Her father's second marriage was to singer and environmental activist Katie Lee.

Career
In 1968, Brandelius began working for Translove Airways Productions at the Hippodrome Ballroom in San Diego which led to her meeting members of the Grateful Dead, Steve Miller Band, Quicksilver Messenger Service, The Velvet Underground, Electric Flag, and more. She had a relationship with Grateful Dead drummer Mickey Hart.

In 1969, Brandelius moved to San Francisco, met music promoter and cultural icon Chet Helms (founder of the Avalon Ballroom and father of San Francisco's 1967 Summer of Love). Brandelius worked for him At the Family Dog Ballroom as a personal assistant until it closed, at which point Brandelius went to work for Pete Marino (close friend of Liberace) at WEA as a production assistant.

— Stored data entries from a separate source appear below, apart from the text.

`config.mk`:
```
export PLATFORM = sky130hd
export DESIGN_NAME = selective_repeat_sack_receiver_top_flat
export DESIGN_NICKNAME = d
export VERILOG_FILES = /design/src/hdl/srsr_pkg.sv /design/src/hdl/srsr_seg_if.sv /design/src/hdl/srsr_res_if.sv /design/src/hdl/srsr_ram.sv /design/src/hdl/srsr_engine.sv /design/src/hdl/selective_repeat_sack_receiver_top.sv /design/src/flat_wrapper.sv
export SDC_FILE = /design/constraint.sdc
export NUM_CORES = 1
export LEC_CHECK = 0
export ABC_CLOCK_PERIOD_IN_PS = 6110
export BUFFER_PORTS_ARGS = -buffer_cell sky130_fd_sc_hd__buf_2
export CAP_MARGIN = 30
export CORE_MARGIN = 10
export CORE_UTILIZATION = 30
export DETAILED_ROUTE_END_ITERATION = 12
export PLACE_DENSITY = 0.43
export SYNTH_ARGS = -nofsm -noshare
export SYNTH_HDL_FRONTEND = slang
export SYNTH_SLANG_ARGS = --single-unit
```
`constraint.sdc`:
```
create_clock -name i_clk -period 6.11 [get_ports i_clk]
set_input_delay 0 -clock i_clk [delete_from_list [all_inputs] [get_ports i_clk]]
set_output_delay 0 -clock i_clk [all_outputs]
set_load 0.05 [all_outputs]
```
`src/hdl/srsr_pkg.sv`:
```
// Shared types and codes for the selective-repeat receive window engine.
package srsr_pkg;

    localparam int SEQ_W = 31;

    localparam logic [2:0] STAT_IN_ORDER  = 3'd0;
    localparam logic [2:0] STAT_OUT_ORDER = 3'd1;
    localparam logic [2:0] STAT_DUP       = 3'd2;
    localparam logic [2:0] STAT_CORRUPT   = 3'd3;
    localparam logic [2:0] STAT_OVERFLOW  = 3'd4;
    localparam logic [2:0] STAT_FIN       = 3'd5;

    typedef struct packed {
        logic [SEQ_W-1:0] ack_number;
        logic [SEQ_W-1:0] sack_number;
        logic             finack;
        logic [2:0]       status;
        logic             store_enable;
        logic [5:0]       store_slot;
        logic             release_res;
        logic [6:0]       release_count;
    } t_result;

endpackage

```
`src/hdl/srsr_seg_if.sv`:
```
// Segment event channel: valid/ready with operation, sequence number and CRC flag.
interface srsr_seg_if;
    logic        valid;
    logic        ready;
    logic        operation;
    logic [30:0] seq_number;
    logic        crc_ok;

    modport source(output valid, output operation, output seq_number, output crc_ok,
                   input ready);
    modport sink(input valid, input operation, input seq_number, input crc_ok,
                 output ready);
endinterface

```
`src/hdl/srsr_res_if.sv`:
```
// Acknowledgement result channel: valid/ready with ACK, SACK and release fields.
interface srsr_res_if;
    logic        valid;
    logic        ready;
    logic [30:0] ack_number;
    logic [30:0] sack_number;
    logic        finack;
    logic [2:0]  status;
    logic        store_enable;
    logic [5:0]  store_slot;
    logic        release_res;
    logic [6:0]  release_count;

    modport source(output valid, output ack_number, output sack_number, output finack,
                   output status, output store_enable, output store_slot,
                   output release_res, output release_count, input ready);
    modport sink(input valid, input ack_number, input sack_number, input finack,
                 input status, input store_enable, input store_slot,
                 input release_res, input release_count, output ready);
endinterface

```
`src/hdl/srsr_ram.sv`:
```
// Generic single-write, single-read RAM with registered read data.
module srsr_ram #(
    parameter int WIDTH = 1,
    parameter int DEPTH = 64
) (
    input  logic                                     i_clk,
    input  logic                                     i_we,
    input  logic [((DEPTH > 1) ? $clog2(DEPTH) : 1)-1:0] i_waddr,
    input  logic [WIDTH-1:0]                         i_wdata,
    input  logic [((DEPTH > 1) ? $clog2(DEPTH) : 1)-1:0] i_raddr,
    output logic [WIDTH-1:0]                         o_rdata
);
    logic [WIDTH-1:0] r_mem [DEPTH];
    logic [WIDTH-1:0] r_rdata;

    always_ff @(posedge i_clk) begin
        if (i_we) begin
            r_mem[i_waddr] <= i_wdata;
        end
        r_rdata <= r_mem[i_raddr];
    end

    assign o_rdata = r_rdata;
endmodule

```
`src/hdl/srsr_engine.sv`:
```
// Window sequencer: classifies a segment, updates the slot map and walks it slot by slot.
module srsr_engine #(
    parameter int WINDOW_SLOTS = 64
) (
    input  logic              i_clk,
    input  logic              i_rst_n,
    srsr_seg_if.sink          i_seg,
    output logic              o_res_valid,
    input  logic              i_res_ready,
    output srsr_pkg::t_result o_res
);
    import srsr_pkg::*;

    localparam int AW = (WINDOW_SLOTS > 1) ? $clog2(WINDOW_SLOTS) : 1;
    localparam int CW = $clog2(WINDOW_SLOTS + 1);
    localparam logic [AW-1:0]    LAST   = AW'(WINDOW_SLOTS - 1);
    localparam logic [CW-1:0]    W_CNT  = CW'(WINDOW_SLOTS);
    localparam logic [SEQ_W-1:0] W_SEQ  = SEQ_W'(WINDOW_SLOTS);
    localparam logic [SEQ_W:0]   W_END  = (SEQ_W + 1)'(WINDOW_SLOTS - 1);

    typedef enum logic [5:0] {
        S_CLEAR = 6'b000001,
        S_IDLE  = 6'b000010,
        S_LOOK  = 6'b000100,
        S_CHECK = 6'b001000,
        S_WALK  = 6'b010000,
        S_DONE  = 6'b100000
    } t_state;

    t_state             r_state, n_state;
    logic               r_op, r_crc;
    logic [SEQ_W-1:0]   r_seq;
    logic [SEQ_W-1:0]   r_ws, n_ws;
    logic [SEQ_W:0]     r_win_end, n_win_end;
    logic [SEQ_W-1:0]   r_cum, n_cum;
    logic [SEQ_W-1:0]   r_ack_next, n_ack_next;
    logic [CW-1:0]      r_cnt, n_cnt;
    logic [CW-1:0]      r_pos, n_pos;
    logic [AW-1:0]      r_idx, n_idx;
    logic [AW-1:0]      r_k, n_k;
    logic [CW-1:0]      r_relcnt, n_relcnt;
    logic [2:0]         r_status, n_status;
    logic               r_inorder, n_inorder;
    logic               r_store_en, n_store_en;
    logic               r_slide, n_slide;

    logic               ram_we;
    logic [AW-1:0]      ram_waddr;
    logic               ram_wdata;
    logic [AW-1:0]      ram_raddr;
    logic               ram_rdata;

    logic [SEQ_W-1:0]   seq_off;
    logic               above, below;
    logic [SEQ_W-1:0]   cum_new, ack_new;
    logic [CW-1:0]      idx_nxt, pos_nxt, walk_end, end_m1, cnt_inc;
    logic [31:0]        slot32, rel32;

    srsr_ram #(.WIDTH(1), .DEPTH(WINDOW_SLOTS)) u_slot_map (
        .i_clk   (i_clk),
        .i_we    (ram_we),
        .i_waddr (ram_waddr),
        .i_wdata (ram_wdata),
        .i_raddr (ram_raddr),
        .o_rdata (ram_rdata)
    );

    assign i_seg.ready = (r_state == S_IDLE);

    assign seq_off  = r_seq - r_ws;
    assign above    = {1'b0, r_seq} > r_win_end;
    assign below    = r_seq < r_ws;
    assign cum_new  = r_ws + SEQ_W'(r_k);
    assign ack_new  = r_ws + SEQ_W'(r_k) + SEQ_W'(1);
    assign idx_nxt  = CW'(r_idx) + CW'(1);
    assign pos_nxt  = r_pos + CW'(1);
    assign walk_end = ram_rdata ? pos_nxt : r_pos;
    assign end_m1   = walk_end - CW'(1);
    assign cnt_inc  = r_cnt + CW'(!ram_rdata);
    assign slot32   = 32'(r_idx);
    assign rel32    = 32'(r_relcnt);

    always_comb begin
        o_res.ack_number    = '0;
        o_res.sack_number   = '0;
        o_res.finack        = (r_status == STAT_FIN);
        o_res.status        = r_status;
        o_res.store_enable  = r_store_en;
        o_res.store_slot    = r_store_en ? slot32[5:0] : 6'd0;
        o_res.release_res   = r_slide;
        o_res.release_count = r_slide ? rel32[6:0] : 7'd0;
        if (r_status != STAT_FIN) begin
            o_res.ack_number  = r_inorder ? cum_new : r_cum;
            o_res.sack_number = (r_status == STAT_CORRUPT || r_status == STAT_OVERFLOW)
                                ? r_cum : r_seq;
        end
    end

    assign o_res_valid = (r_state == S_DONE);

    always_comb begin
        n_state    = r_state;
        n_ws       = r_ws;
        n_win_end  = r_win_end;
        n_cum      = r_cum;
        n_ack_next = r_ack_next;
        n_cnt      = r_cnt;
        n_pos      = r_pos;
        n_idx      = r_idx;
        n_k        = r_k;
        n_relcnt   = r_relcnt;
        n_status   = r_status;
        n_inorder  = r_inorder;
        n_store_en = r_store_en;
        n_slide    = r_slide;
        ram_we     = 1'b0;
        ram_waddr  = r_idx;
        ram_wdata  = 1'b1;
        ram_raddr  = '0;
        unique case (r_state)
            S_CLEAR: begin
                ram_we     = 1'b1;
                ram_waddr  = r_pos[AW-1:0];
                ram_wdata  = 1'b0;
                n_cum      = r_ws - SEQ_W'(1);
                n_ack_next = r_ws;
                n_win_end  = {1'b0, r_ws} + W_END;
                if (r_pos[AW-1:0] == LAST) begin
                    n_state = S_IDLE;
                end else begin
                    n_pos = pos_nxt;
                end
            end
            S_IDLE: begin
                if (i_seg.valid) begin
                    n_state = S_LOOK;
                end
            end
            S_LOOK: begin
                n_idx      = seq_off[AW-1:0];
                n_inorder  = 1'b0;
                n_store_en = 1'b0;
                n_slide    = 1'b0;
                n_state    = S_DONE;
                if (r_op) begin
                    n_status = STAT_FIN;
                    n_pos    = '0;
                    n_state  = S_WALK;
                end else if (!r_crc) begin
                    n_status = STAT_CORRUPT;
                end else if (above) begin
                    n_status = STAT_OVERFLOW;
                end else if (below) begin
                    n_status = STAT_DUP;
                end else begin
                    ram_raddr = seq_off[AW-1:0];
                    n_inorder = (r_seq == r_ack_next);
                    n_state   = S_CHECK;
                end
            end
            S_CHECK: begin
                if (r_inorder) begin
                    ram_we     = 1'b1;
                    n_cnt      = cnt_inc;
                    n_status   = STAT_IN_ORDER;
                    n_store_en = 1'b1;
                    n_slide    = (cnt_inc >= W_CNT);
                    n_relcnt   = W_CNT;
                    if (r_idx == LAST) begin
                        n_k     = r_idx;
                        n_state = S_DONE;
                    end else begin
                        ram_raddr = idx_nxt[AW-1:0];
                        n_pos     = idx_nxt;
                        n_state   = S_WALK;
                    end
                end else if (ram_rdata) begin
                    n_status = STAT_DUP;
                    n_state  = S_DONE;
                end else begin
                    ram_we     = 1'b1;
                    n_cnt      = cnt_inc;
                    n_status   = STAT_OUT_ORDER;
                    n_store_en = 1'b1;
                    n_state    = S_DONE;
                end
            end
            S_WALK: begin
                if (ram_rdata && (pos_nxt < W_CNT)) begin
                    ram_raddr = pos_nxt[AW-1:0];
                    n_pos     = pos_nxt;
                end else begin
                    n_state = S_DONE;
                    if (r_op) begin
                        n_relcnt = walk_end;
                        n_slide  = 1'b1;
                    end else begin
                        n_k = end_m1[AW-1:0];
                    end
                end
            end
            S_DONE: begin
                if (i_res_ready) begin
                    if (r_slide) begin
                        n_ws    = r_ws + W_SEQ;
                        n_cnt   = '0;
                        n_pos   = '0;
                        n_state = S_CLEAR;
                    end else begin
                        if (r_inorder) begin
                            n_cum      = cum_new;
                            n_ack_next = ack_new;
                        end
                        n_state = S_IDLE;
                    end
                end
            end
            default: n_state = S_CLEAR;
        endcase
    end

    always_ff @(posedge i_clk) begin
        if (!i_rst_n) begin
            r_state    <= S_CLEAR;
            r_ws       <= SEQ_W'(1);
            r_win_end  <= '0;
            r_cum      <= '0;
            r_ack_next <= '0;
            r_cnt      <= '0;
            r_pos      <= '0;
            r_inorder  <= 1'b0;
            r_store_en <= 1'b0;
            r_slide    <= 1'b0;
            r_status   <= STAT_IN_ORDER;
        end else begin
            r_state    <= n_state;
            r_ws       <= n_ws;
            r_win_end  <= n_win_end;
            r_cum      <= n_cum;
            r_ack_next <= n_ack_next;
            r_cnt      <= n_cnt;
            r_pos      <= n_pos;
            r_inorder  <= n_inorder;
            r_store_en <= n_store_en;
            r_slide    <= n_slide;
            r_status   <= n_status;
        end
    end

    always_ff @(posedge i_clk) begin
        r_idx    <= n_idx;
        r_k      <= n_k;
        r_relcnt <= n_relcnt;
        if (i_seg.valid && i_seg.ready) begin
            r_op  <= i_seg.operation;
            r_seq <= i_seg.seq_number;
            r_crc <= i_seg.crc_ok;
        end
    end
endmodule

```
`src/hdl/selective_repeat_sack_receiver_top.sv`:
```
// Path from segment transfer to result: corrupt, out-of-window and below-window duplicate segments
// go from classification straight to the result; in-window segments read the slot map first; an
// in-order segment then walks the stored slots after it, and FIN walks the run that it releases.
// Segments are taken one at a time: the engine accepts the next after its result enters the output register.
// A window slide (window full or FIN) and reset (synchronous, active low) each run a
// clearing pass over every slot of the slot map; no segment is taken until it ends.
module selective_repeat_sack_receiver_top #(
    parameter int WINDOW_SLOTS = 64
) (
    input  logic      i_clk,
    input  logic      i_rst_n,
    srsr_seg_if.sink  i_seg,
    srsr_res_if.source o_res
);
    import srsr_pkg::*;

    t_result eng_res;
    logic    eng_valid;
    logic    eng_ready;
    t_result r_out;
    logic    r_out_valid;

    srsr_engine #(.WINDOW_SLOTS(WINDOW_SLOTS)) u_engine (
        .i_clk       (i_clk),
        .i_rst_n     (i_rst_n),
        .i_seg       (i_seg),
        .o_res_valid (eng_valid),
        .i_res_ready (eng_ready),
        .o_res       (eng_res)
    );

    assign eng_ready = !r_out_valid || o_res.ready;

    always_ff @(posedge i_clk) begin
        if (!i_rst_n) begin
            r_out_valid <= 1'b0;
        end else if (eng_ready) begin
            r_out_valid <= eng_valid;
        end
    end

    always_ff @(posedge i_clk) begin
        if (eng_ready && eng_valid) begin
            r_out <= eng_res;
        end
    end

    assign o_res.valid         = r_out_valid;
    assign o_res.ack_number    = r_out.ack_number;
    assign o_res.sack_number   = r_out.sack_number;
    assign o_res.finack        = r_out.finack;
    assign o_res.status        = r_out.status;
    assign o_res.store_enable  = r_out.store_enable;
    assign o_res.store_slot    = r_out.store_slot;
    assign o_res.release_res   = r_out.release_res;
    assign o_res.release_count = r_out.release_count;
endmodule

```
`src/flat_wrapper.sv`:
```
// flat-port wrapper written by rule: the top's interface ports become plain ports
module selective_repeat_sack_receiver_top_flat import srsr_pkg::*;
#(
    parameter int WINDOW_SLOTS = 64
)
  (i_clk, i_rst_n, i_seg_valid, i_seg_operation, i_seg_seq_number, i_seg_crc_ok, i_seg_ready, o_res_valid, o_res_ack_number, o_res_sack_number, o_res_finack, o_res_status, o_res_store_enable, o_res_store_slot, o_res_release_res, o_res_release_count, o_res_ready);
  srsr_seg_if i_seg_i ();
  srsr_res_if o_res_i ();
  input  logic i_clk;
  input  logic i_rst_n;
  input wire logic [$bits(i_seg_i.valid)-1:0] i_seg_valid;
  input wire logic [$bits(i_seg_i.operation)-1:0] i_seg_operation;
  input wire logic [$bits(i_seg_i.seq_number)-1:0] i_seg_seq_number;
  input wire logic [$bits(i_seg_i.crc_ok)-1:0] i_seg_crc_ok;
  output wire logic [$bits(i_seg_i.ready)-1:0] i_seg_ready;
  output wire logic [$bits(o_res_i.valid)-1:0] o_res_valid;
  output wire logic [$bits(o_res_i.ack_number)-1:0] o_res_ack_number;
  output wire logic [$bits(o_res_i.sack_number)-1:0] o_res_sack_number;
  output wire logic [$bits(o_res_i.finack)-1:0] o_res_finack;
  output wire logic [$bits(o_res_i.status)-1:0] o_res_status;
  output wire logic [$bits(o_res_i.store_enable)-1:0] o_res_store_enable;
  output wire logic [$bits(o_res_i.store_slot)-1:0] o_res_store_slot;
  output wire logic [$bits(o_res_i.release_res)-1:0] o_res_release_res;
  output wire logic [$bits(o_res_i.release_count)-1:0] o_res_release_count;
  input wire logic [$bits(o_res_i.ready)-1:0] o_res_ready;
  assign i_seg_i.valid = i_seg_valid;
  assign i_seg_i.operation = i_seg_operation;
  assign i_seg_i.seq_number = i_seg_seq_number;
  assign i_seg_i.crc_ok = i_seg_crc_ok;
  assign i_seg_ready = i_seg_i.ready;
  assign o_res_valid = o_res_i.valid;
  assign o_res_ack_number = o_res_i.ack_number;
  assign o_res_sack_number = o_res_i.sack_number;
  assign o_res_finack = o_res_i.finack;
  assign o_res_status = o_res_i.status;
  assign o_res_store_enable = o_res_i.store_enable;
  assign o_res_store_slot = o_res_i.store_slot;
  assign o_res_release_res = o_res_i.release_res;
  assign o_res_release_count = o_res_i.release_count;
  assign o_res_i.ready = o_res_ready;
  selective_repeat_sack_receiver_top #(.WINDOW_SLOTS(WINDOW_SLOTS)) u_core (.i_clk(i_clk), .i_rst_n(i_rst_n), .i_seg(i_seg_i), .o_res(o_res_i));
endmodule
```
==> summary.md <==
| Metric | Value |
|---|---|
| Cell-internal power | 4480 µW |
| Crit Path Class | reg2reg |
| Area grow syn2layout | 17.9% |
| Final Hold Viols | 0 |
| Post-Route Skew | 0.0387 ns |
| Initial core utilization | 30.4% |
| R2r setup slk | 1.45 ns |
| Worst setup path end | u_core.u_engine.u_slot_map.o_rdata |
| Initial antenna violation count | 5 |
| Site Rows | 88 |
| Yosys top cell area share | 33.6% |
| Crit path time final | 4.66 ns |
| Nets | 2058 |
| Post-Syn Area | 17600 µm² |
| Net Count, Synth | 1941 |
| PwrDens | 310 nW/µm² |
| First-pass GRT wire length | 89.1 mm |
| Seq/Total Area, Yosys | 49.7% |
| GRT Residual Overflow | 0 |
| Residual DRC | 0 |
| Num CTS Buffers | 42 |
| Switching Fraction | 30.3% |
| Worst EP required | 6.57 ns |
| Post-synth EDFFs | 197 |
| Clock buffer depth | 3 |
| Async SR Flop Fraction | 0% |
| Boundary Pins | 120 |
| Via count | 14183 |
| Syn. warnings | 0 |
| CP peak stage delay | 0.63 ns |
| Synth Instances | 1845 |
| Post-CTS setup buffer count | 0 |
| Crit. path cell count | 13 |
| Die Height | 262 µm |
| Setup crit start kind | register |
| Buf/Inv on CP | 2 |
| Synth top cells by count | nor2_1, nand2_1, edfxtp_1, dfxtp_1, a21oi_1 |
| CP max stage cell | a31oi_4 |
| Hold WC Path Type | in2reg |
| RR Endpoint | u_core.u_engine.u_slot_map.o_rdata |
| Peak VDD IR | 0.202 mV |
| Yosys cell types | 82 |
| Core Area | 57900 µm² |
| Most numerous cell on the critical path | a22oi_1 |
| Tot Pwr | 6420 µW |
| Die area | 68700 µm² |
| Switching pwr | 1940 µW |
| Final number of setup-violating endpoints | 0 |
| Max Slew Vio Count | 0 |
| Port Buffers | 119 |
| CP delay by family, top | compound AO/OA/AOI/OAI gates |
| Crit path launch | u_core.u_engine.r_ws[26] |
| H-tree depth | 2 |
| Critical Path AT | 5.12 ns |
| Yosys top cell by area | edfxtp_1 |
| Power share of the combinational group | 18.4% |
| Design Area, Final | 20700 µm² |
| Crit end category | register |
| Root Buffer Master | clkbuf_16 |
| Clk_lat worst skew | 0.58 ns |
| Detailed placer's ending HPWL | 42.3 mm |
| Final ANT Viol Nets | 0 |
| Count leader, synth | nor2_1 |
| Diodes inserted | 0 |
| Status | finished, final reports clean |
| Share of power burned in registers | 42.2% |
| Area after DPL | 19000 µm² |
| Wire length per cell | 21.4 µm |
| Vias in the first global route | 14285 |
| Final setup TNS | 0 ns |
| Maximum clock rate | 215 MHz |
| Mean area per synthesized cell | 9.53 µm² |
| R2r worst-path depth | 13 |
| Critical Path Fanout Max | 19 |
| # clock sinks | 338 |
| LEAKAGE | 0.00721 µW |
| Clock power share | 39.4% |
| Final wirelength | 59.0 mm |
| Final period utilization | 76.2% |
| GRT Resource Usage Total | 17.0% |
| Drt pass-1 iters | 7 |
| CTS clock-pin slew for the worst setup and hold paths | 0.06 ns |
| Top_reg_cell synth | edfxtp_1 |
| #FFs+latches synth | 338 |
| RSZ-0062 raised after global routing | false |
| R2R Path Start | u_core.u_engine.r_ws[26] |
| Max_cap viols | 0 |
| Worst-margin pin slew | 0.943 ns |
| GP Congestion | 0.870 |
| DRT iter0 DRCs | 1036 |
| Top cells by area, synth | edfxtp_1, dfxtp_1, xnor2_1, nor2_1, nand2_1 |
| Via density | 5.14 |
| Die W | 262 µm |
| Rel. slew slack | 37.2% |
| Share of layout cells above drive strength 1 | 12.5% |
| Largest net degree at the start of global routing | 75 |
| CTS tree | built |
| Critical-path cell list | inv_1 -> ha_1 -> a21oi_1 -> o21ai_1 -> a221o_1 -> a22oi_1 -> a22oi_2 -> a31oi_4 -> buf_4 -> a22oi_1 -> a22o_1 -> or4_1 -> o211a_1 |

Brandelius' photographic archive includes rare images from the Grateful Dead's 1978 tour to Egypt.

In 1989, Brandelius published the book The Grateful Dead Family Album with cover art by Stanley Mouse. The book was originally signed to a small publisher but re-signed and pushed into full production with Warner Bros. following Jerry Garcia's hospitalization and near fatal diabetic coma in 1986.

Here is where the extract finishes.